_About this exercise:_ When you come to the line with "wr_ptr_q <= (wr_ptr_q", begin repeating; continue exactly through the final line of the records and include nothing from before.

_Data excerpts:_

• • • • •

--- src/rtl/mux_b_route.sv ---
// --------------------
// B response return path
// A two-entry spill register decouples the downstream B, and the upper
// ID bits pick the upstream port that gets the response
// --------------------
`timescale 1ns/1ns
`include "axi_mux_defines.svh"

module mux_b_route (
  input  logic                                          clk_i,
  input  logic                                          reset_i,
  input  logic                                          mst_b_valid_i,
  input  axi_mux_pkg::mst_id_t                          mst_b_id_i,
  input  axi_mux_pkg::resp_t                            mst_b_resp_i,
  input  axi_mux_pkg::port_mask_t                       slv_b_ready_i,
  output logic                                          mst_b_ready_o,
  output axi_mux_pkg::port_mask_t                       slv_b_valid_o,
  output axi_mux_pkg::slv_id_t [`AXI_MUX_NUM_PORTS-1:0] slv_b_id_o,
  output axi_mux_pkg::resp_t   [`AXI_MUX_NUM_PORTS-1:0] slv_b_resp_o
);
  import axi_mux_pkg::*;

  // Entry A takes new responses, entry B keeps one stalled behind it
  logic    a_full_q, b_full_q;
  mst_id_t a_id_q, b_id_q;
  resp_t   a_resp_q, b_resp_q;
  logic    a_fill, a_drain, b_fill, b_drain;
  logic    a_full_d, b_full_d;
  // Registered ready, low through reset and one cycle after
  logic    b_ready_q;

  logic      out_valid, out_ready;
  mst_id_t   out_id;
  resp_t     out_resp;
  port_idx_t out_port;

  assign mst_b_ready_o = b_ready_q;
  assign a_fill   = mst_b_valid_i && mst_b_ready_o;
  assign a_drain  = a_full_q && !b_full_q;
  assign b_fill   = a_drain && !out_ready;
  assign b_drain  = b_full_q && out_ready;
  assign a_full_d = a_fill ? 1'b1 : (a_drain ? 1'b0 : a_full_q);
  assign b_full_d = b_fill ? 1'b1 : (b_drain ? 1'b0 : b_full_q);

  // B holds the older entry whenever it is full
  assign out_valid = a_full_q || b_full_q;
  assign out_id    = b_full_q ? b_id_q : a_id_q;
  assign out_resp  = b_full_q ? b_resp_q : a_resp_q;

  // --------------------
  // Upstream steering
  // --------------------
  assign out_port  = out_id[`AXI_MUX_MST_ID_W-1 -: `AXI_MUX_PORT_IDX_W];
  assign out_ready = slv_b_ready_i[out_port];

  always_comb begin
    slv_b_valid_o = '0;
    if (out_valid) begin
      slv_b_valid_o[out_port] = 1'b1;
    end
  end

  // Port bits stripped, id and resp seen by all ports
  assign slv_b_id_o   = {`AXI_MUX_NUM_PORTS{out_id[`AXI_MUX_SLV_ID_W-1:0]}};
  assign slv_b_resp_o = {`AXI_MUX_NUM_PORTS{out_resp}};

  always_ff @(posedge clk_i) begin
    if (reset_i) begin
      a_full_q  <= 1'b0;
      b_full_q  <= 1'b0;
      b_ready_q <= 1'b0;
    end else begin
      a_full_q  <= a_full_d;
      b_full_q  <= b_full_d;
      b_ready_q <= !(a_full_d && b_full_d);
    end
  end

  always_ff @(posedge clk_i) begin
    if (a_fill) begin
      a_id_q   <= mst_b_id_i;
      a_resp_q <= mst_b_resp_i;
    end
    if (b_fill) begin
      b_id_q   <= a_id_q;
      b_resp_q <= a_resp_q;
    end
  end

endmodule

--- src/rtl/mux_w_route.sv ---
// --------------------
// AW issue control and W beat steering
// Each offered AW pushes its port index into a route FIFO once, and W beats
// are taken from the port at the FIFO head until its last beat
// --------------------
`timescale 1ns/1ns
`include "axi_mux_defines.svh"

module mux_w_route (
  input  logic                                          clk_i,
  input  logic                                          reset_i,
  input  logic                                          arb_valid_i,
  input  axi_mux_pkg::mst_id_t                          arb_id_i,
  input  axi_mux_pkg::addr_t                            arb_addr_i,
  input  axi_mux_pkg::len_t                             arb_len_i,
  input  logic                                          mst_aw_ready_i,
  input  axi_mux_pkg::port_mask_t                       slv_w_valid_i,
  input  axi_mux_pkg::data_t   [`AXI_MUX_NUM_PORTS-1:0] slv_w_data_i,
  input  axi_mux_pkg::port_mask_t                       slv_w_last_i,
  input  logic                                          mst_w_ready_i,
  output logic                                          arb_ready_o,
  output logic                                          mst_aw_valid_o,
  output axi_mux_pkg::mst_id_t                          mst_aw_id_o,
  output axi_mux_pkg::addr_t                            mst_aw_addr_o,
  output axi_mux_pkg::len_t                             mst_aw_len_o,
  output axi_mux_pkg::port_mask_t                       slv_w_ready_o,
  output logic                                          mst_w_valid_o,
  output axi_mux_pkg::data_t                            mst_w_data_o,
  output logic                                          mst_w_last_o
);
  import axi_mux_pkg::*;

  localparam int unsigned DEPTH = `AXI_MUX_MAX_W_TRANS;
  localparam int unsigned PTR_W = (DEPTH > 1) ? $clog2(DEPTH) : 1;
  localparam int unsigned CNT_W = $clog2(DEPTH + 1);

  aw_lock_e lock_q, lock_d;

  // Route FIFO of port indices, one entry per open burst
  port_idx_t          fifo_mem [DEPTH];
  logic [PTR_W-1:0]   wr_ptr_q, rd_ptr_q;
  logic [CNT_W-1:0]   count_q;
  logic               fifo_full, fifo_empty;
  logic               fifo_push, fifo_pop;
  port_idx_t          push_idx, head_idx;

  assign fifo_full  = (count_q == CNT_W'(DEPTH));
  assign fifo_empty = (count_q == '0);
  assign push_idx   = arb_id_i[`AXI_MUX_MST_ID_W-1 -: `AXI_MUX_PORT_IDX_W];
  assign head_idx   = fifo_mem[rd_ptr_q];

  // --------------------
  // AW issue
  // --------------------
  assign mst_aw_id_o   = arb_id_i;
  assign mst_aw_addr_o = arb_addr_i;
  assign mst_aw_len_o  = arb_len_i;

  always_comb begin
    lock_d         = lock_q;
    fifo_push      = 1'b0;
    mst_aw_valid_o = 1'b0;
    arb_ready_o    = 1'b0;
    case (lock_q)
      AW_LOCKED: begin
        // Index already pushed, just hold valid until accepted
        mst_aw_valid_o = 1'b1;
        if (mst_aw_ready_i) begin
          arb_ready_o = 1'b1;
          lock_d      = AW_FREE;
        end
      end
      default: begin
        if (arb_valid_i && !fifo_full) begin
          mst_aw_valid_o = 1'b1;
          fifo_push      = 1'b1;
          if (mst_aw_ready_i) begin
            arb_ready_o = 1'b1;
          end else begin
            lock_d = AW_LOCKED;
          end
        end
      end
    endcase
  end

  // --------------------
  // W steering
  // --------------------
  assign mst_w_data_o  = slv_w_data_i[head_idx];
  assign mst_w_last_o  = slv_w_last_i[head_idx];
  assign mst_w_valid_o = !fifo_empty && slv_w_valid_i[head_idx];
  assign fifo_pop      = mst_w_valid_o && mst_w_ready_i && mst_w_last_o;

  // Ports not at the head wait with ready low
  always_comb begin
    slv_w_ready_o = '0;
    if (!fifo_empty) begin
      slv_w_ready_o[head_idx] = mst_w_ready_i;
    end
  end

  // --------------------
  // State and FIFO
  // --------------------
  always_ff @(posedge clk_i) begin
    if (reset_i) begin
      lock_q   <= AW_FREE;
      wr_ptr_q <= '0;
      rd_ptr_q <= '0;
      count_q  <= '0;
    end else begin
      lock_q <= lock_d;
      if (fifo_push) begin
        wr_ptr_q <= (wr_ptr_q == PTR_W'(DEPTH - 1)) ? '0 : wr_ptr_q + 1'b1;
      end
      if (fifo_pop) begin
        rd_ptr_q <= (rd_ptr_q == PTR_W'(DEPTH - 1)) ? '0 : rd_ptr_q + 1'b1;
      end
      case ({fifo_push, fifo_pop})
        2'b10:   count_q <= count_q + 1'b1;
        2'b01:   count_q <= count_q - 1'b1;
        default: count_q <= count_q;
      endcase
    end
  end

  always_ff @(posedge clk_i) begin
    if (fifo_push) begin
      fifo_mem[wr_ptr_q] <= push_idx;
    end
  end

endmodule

• • • • •

_Completed task:_
        wr_ptr_q <= (wr_ptr_q == PTR_W'(DEPTH - 1)) ? '0 : wr_ptr_q + 1'b1;
      end
      if (fifo_pop) begin
        rd_ptr_q <= (rd_ptr_q == PTR_W'(DEPTH - 1)) ? '0 : rd_ptr_q + 1'b1;
      end
      case ({fifo_push, fifo_pop})
        2'b10:   count_q <= count_q + 1'b1;
        2'b01:   count_q <= count_q - 1'b1;
        default: count_q <= count_q;
      endcase
    end
  end

  always_ff @(posedge clk_i) begin
    if (fifo_push) begin
      fifo_mem[wr_ptr_q] <= push_idx;
    end
  end

endmodule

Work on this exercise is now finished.